1.8 C
Frankfurt am Main

Former public servants in custody threatened with sexual abuse: report

Must read

Former public servants who were detained on Wednesday over membership in the faith-based Gülen movement were subjected to ill treatment and threatened with sexual abuse, according to an opposition deputy, the Euronews Turkish service reported.

Ömer Faruk Gergerlioğlu, a deputy from the Peoples’ Democratic Party (HDP), said relatives and lawyers of the detainees have reached out to him with complaints.

“They say the detainees were stripped naked and beaten. In a dark room [at the detention center] they were also threatened with sexual abuse,” Gergerlioğlu told Euronews.
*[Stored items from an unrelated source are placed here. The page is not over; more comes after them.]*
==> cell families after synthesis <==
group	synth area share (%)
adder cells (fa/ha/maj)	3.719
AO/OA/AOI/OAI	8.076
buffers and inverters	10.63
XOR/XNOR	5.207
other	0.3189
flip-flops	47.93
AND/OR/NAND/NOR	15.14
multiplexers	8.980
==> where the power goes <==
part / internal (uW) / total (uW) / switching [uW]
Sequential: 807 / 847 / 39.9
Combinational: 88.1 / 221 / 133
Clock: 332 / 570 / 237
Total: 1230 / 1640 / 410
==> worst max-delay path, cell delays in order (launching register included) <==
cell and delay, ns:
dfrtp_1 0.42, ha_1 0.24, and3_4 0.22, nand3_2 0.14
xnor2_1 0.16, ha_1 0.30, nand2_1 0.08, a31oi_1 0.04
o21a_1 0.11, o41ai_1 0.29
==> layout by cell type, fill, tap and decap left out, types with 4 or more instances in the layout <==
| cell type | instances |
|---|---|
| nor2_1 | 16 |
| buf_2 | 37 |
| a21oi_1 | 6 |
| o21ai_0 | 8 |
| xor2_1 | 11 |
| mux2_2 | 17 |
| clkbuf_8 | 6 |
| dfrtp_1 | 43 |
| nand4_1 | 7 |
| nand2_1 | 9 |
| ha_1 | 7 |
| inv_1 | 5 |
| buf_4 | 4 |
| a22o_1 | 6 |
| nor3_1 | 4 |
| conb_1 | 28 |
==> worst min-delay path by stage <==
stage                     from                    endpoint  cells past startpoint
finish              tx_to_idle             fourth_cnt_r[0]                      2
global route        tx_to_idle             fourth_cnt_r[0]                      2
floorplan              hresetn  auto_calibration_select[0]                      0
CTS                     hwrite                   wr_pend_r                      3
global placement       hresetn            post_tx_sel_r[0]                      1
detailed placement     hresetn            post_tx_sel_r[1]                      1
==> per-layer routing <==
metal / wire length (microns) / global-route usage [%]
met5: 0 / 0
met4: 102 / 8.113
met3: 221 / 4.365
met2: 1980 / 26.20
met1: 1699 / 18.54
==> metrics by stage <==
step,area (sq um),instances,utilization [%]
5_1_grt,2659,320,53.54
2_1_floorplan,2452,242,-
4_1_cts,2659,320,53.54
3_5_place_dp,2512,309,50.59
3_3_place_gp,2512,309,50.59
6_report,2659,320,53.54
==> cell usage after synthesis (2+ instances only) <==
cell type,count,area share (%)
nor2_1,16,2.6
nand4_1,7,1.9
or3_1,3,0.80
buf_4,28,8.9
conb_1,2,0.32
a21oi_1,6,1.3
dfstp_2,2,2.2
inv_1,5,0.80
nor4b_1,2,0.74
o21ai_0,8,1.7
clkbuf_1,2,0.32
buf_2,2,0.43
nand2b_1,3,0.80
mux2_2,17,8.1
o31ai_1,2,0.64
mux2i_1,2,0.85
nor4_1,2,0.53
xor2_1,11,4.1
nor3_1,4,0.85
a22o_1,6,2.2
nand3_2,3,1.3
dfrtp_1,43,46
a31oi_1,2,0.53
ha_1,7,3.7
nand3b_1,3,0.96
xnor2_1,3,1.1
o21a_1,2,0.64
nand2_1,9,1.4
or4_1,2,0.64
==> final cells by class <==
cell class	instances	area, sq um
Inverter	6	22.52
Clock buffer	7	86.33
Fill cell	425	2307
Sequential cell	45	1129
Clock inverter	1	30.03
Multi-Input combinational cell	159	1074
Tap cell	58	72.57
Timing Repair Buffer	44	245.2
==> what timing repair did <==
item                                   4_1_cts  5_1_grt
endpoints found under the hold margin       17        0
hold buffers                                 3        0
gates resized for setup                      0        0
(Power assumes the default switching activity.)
Meanwhile a group of lawyers from the Ankara Bar Association went to the detention center to speak with the detainees and officials investigating the claims.

In May the bar association issued a report revealing that a group of former public servants were subjected to torture in an Ankara detention center for suspects charged with terrorism.
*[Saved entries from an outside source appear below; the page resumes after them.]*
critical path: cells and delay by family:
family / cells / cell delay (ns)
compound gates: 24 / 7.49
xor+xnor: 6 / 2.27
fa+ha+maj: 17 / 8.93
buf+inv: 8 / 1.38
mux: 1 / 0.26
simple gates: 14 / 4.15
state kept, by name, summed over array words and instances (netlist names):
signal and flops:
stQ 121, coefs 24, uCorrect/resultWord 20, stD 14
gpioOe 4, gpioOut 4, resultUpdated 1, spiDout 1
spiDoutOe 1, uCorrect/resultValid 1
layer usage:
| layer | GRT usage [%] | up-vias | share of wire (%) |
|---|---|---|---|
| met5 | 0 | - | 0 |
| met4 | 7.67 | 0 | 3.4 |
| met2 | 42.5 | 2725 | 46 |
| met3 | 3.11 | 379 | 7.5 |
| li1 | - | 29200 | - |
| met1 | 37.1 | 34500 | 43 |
On Wednesday the Ankara police detained 18 former public servants who were dismissed from their jobs by government decrees in the aftermath of a 2016 failed coup after the chief prosecutor’s office ordered the detention of 27 over Gülen links.

Turkey accuses the Gülen movement of orchestrating the coup attempt, although it strongly denies any involvement.
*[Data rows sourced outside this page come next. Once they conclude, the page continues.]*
File: src/design/sls_rx_lock.sv
// Receive framing, lock detection and relock for the serial link
`timescale 1ns/100ps
module sls_rx_lock
    import sls_pkg::*;
(
    input wire logic i_clk_sys,
    input wire logic i_rstn,
    input wire logic i_powered,
    input wire logic i_serial_bit,
    output sls_rx_status_type o_status
);

    sls_rx_state_type state_reg;
    logic [11:0] shift_reg;
    logic [3:0] bit_cnt_reg;
    logic [2:0] good_cnt_reg;
    logic [2:0] bad_cnt_reg;
    logic [9:0] data_reg;
    logic valid_reg;
    logic lost_reg;
    logic gained_reg;
    logic boundary;
    logic frame_ok;
    logic sync_seen;

    // Clock-high first, clock-low last marks a good frame
    assign boundary = (bit_cnt_reg == FRAME_LAST);
    assign frame_ok = shift_reg[FRAME_W-1] & ~shift_reg[0];
    assign sync_seen = (shift_reg == SYNC_FRAME);

    // Bit window, oldest bit on the left
    always_ff @(posedge i_clk_sys or negedge i_rstn)
    begin
        if (!i_rstn)
            shift_reg <= 12'h000;
        else
            shift_reg <= {shift_reg[10:0], i_serial_bit};
    end

    // Lock state machine; powerdown forces a fresh hunt
    always_ff @(posedge i_clk_sys or negedge i_rstn)
    begin
        if (!i_rstn)
        begin
            state_reg <= RX_HUNT;
            bit_cnt_reg <= 4'h0;
            good_cnt_reg <= 3'h0;
            bad_cnt_reg <= 3'h0;
            data_reg <= 10'h000;
            valid_reg <= 1'b0;
            lost_reg <= 1'b0;
            gained_reg <= 1'b0;
        end
        else if (!i_powered)
        begin
            state_reg <= RX_HUNT;
            bit_cnt_reg <= 4'h0;
            good_cnt_reg <= 3'h0;
            bad_cnt_reg <= 3'h0;
            valid_reg <= 1'b0;
            lost_reg <= 1'b0;
            gained_reg <= 1'b0;
        end
        else
        begin
            valid_reg <= 1'b0;
            lost_reg <= 1'b0;
            gained_reg <= 1'b0;
            bit_cnt_reg <= boundary ? 4'h0 : bit_cnt_reg + 4'h1;
            case (state_reg)
                RX_HUNT:
                begin
                    // A sync symbol locks at once; otherwise slide one bit per cycle
                    if (sync_seen)
                    begin
                        state_reg <= RX_LOCKED;
                        gained_reg <= 1'b1;
                        bad_cnt_reg <= 3'h0;
                        bit_cnt_reg <= 4'h0;
                    end
                    else if (boundary && frame_ok)
                    begin
                        state_reg <= RX_TRACK;
                        good_cnt_reg <= 3'h1;
                    end
                    else if (boundary)
                        bit_cnt_reg <= FRAME_LAST;
                end
                RX_TRACK:
                begin
                    // Random-data lock needs several good frames in a row
                    if (boundary && !frame_ok)
                    begin
                        state_reg <= RX_HUNT;
                        bit_cnt_reg <= FRAME_LAST;
                    end
                    else if (boundary && good_cnt_reg == 3'(RELOCK_FRAMES - 1))
                    begin
                        state_reg <= RX_LOCKED;
                        gained_reg <= 1'b1;
                        bad_cnt_reg <= 3'h0;
                    end
                    else if (boundary)
                        good_cnt_reg <= good_cnt_reg + 3'h1;
                end
                RX_LOCKED:
                begin
                    if (boundary)
                    begin
                        data_reg <= shift_reg[10:1];
                        valid_reg <= 1'b1;
                        bad_cnt_reg <= frame_ok ? 3'h0 : bad_cnt_reg + 3'h1;
                        // Fourth bad frame in a row drops lock
                        if (!frame_ok && bad_cnt_reg == 3'(LOSS_FRAMES - 1))
                        begin
                            state_reg <= RX_HUNT;
                            lost_reg <= 1'b1;
                            bit_cnt_reg <= FRAME_LAST;
                        end
                    end
                end
                default:
                    state_reg <= RX_HUNT;
            endcase
        end
    end

    assign o_status.lock_n = (state_reg != RX_LOCKED);
    assign o_status.word_valid = valid_reg;
    assign o_status.lost = lost_reg;
    assign o_status.gained = gained_reg;
    assign o_status.data = data_reg;

endmodule // sls_rx_lock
According to the Bold Medya news website, the detainees were former employees of Turkey’s National Intelligence Organization (MİT).

A detainee’s wife told Bold Medya that her husband was among those who were threatened.

“[Police] displayed greased glass bottles, implying the threat of sexual abuse to the detainees. They intimidated the detainees and signaled that they would start torturing them in further interrogations,” the wife of H. Ç., a former MİT employee, said.

The former civil servants are still in detention, reports suggest.

Recently, a new court was established in Ankara to hear trials specifically of former MİT staff members.

Since the failed coup more than 130,000 public servants have been dismissed from their jobs on allegations of terrorism.